RECORDS SHOWN.
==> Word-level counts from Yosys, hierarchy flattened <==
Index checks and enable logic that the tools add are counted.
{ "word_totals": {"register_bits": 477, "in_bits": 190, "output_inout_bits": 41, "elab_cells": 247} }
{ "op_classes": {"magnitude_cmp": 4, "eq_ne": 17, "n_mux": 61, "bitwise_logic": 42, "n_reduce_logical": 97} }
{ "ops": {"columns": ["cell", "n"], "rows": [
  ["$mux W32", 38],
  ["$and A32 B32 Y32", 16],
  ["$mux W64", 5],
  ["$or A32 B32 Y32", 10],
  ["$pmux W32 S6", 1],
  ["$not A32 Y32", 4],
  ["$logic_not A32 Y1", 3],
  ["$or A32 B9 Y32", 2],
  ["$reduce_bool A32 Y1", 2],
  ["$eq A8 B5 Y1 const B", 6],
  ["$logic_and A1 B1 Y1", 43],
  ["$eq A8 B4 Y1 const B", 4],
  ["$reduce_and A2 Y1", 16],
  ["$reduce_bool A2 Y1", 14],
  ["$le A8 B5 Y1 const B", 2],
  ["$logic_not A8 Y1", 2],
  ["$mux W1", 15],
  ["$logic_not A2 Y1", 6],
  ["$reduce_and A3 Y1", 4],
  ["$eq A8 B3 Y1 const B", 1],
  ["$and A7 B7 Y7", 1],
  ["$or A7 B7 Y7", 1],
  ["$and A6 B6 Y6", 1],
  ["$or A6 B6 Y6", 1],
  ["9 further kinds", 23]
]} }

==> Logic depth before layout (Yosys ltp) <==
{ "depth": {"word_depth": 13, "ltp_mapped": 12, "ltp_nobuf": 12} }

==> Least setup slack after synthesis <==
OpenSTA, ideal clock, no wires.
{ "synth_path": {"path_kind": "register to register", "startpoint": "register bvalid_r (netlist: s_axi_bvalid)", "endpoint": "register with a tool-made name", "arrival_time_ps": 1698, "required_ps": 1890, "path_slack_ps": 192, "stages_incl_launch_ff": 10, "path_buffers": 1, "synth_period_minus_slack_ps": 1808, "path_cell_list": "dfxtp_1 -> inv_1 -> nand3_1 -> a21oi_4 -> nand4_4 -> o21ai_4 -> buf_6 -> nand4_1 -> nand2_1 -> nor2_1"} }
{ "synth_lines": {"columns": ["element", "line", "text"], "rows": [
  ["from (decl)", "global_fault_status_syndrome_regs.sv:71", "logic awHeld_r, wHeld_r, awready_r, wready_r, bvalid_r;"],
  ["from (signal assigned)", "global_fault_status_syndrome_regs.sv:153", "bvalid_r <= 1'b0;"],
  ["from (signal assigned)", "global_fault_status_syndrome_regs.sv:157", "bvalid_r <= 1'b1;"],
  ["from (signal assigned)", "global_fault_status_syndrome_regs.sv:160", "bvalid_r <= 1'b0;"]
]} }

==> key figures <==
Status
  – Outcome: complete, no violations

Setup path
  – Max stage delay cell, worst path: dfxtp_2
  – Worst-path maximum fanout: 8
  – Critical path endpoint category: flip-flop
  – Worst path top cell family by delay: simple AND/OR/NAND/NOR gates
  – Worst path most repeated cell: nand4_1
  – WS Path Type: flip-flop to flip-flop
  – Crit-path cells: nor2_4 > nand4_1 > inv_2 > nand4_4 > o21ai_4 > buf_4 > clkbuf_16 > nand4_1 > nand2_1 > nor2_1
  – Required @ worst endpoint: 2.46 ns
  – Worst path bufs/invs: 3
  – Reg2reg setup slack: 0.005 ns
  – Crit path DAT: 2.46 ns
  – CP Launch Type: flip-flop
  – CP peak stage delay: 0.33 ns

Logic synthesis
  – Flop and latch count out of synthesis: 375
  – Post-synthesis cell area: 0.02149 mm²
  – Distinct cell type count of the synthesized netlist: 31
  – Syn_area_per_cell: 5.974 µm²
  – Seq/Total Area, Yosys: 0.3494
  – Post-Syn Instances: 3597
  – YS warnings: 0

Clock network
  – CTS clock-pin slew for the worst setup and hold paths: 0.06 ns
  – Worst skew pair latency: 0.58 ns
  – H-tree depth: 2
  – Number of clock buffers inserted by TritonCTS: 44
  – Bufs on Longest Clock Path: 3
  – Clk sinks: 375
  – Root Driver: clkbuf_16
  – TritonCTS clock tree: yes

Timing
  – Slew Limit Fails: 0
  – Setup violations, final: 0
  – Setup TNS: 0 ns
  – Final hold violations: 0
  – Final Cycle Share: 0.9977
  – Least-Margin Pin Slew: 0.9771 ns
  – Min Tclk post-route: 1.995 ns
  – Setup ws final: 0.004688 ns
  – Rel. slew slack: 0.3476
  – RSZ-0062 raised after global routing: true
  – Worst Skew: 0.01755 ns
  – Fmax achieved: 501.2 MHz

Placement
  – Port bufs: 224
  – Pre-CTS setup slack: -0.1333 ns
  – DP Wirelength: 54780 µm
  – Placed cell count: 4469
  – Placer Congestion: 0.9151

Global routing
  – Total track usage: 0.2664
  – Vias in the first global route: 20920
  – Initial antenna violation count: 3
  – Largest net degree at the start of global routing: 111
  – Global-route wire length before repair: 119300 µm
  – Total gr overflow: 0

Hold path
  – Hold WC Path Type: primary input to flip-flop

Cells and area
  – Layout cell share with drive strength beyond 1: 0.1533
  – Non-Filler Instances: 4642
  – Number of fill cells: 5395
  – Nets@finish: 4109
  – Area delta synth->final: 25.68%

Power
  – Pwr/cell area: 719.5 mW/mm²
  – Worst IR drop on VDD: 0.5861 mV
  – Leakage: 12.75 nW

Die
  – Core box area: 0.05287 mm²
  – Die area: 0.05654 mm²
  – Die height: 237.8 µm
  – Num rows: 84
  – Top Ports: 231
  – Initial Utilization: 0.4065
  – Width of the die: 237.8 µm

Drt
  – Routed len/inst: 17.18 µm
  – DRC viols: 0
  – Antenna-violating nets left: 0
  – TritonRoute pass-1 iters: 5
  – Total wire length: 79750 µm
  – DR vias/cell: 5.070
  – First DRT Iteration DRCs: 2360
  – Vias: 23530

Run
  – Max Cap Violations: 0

WORK INSTRUCTIONS.
Wherever the word "routing" turns up in the records, copy out the line it is on.

ANSWER SECTION.
  – RSZ-0062 raised after global routing: true
Global routing
  – Largest net degree at the start of global routing: 111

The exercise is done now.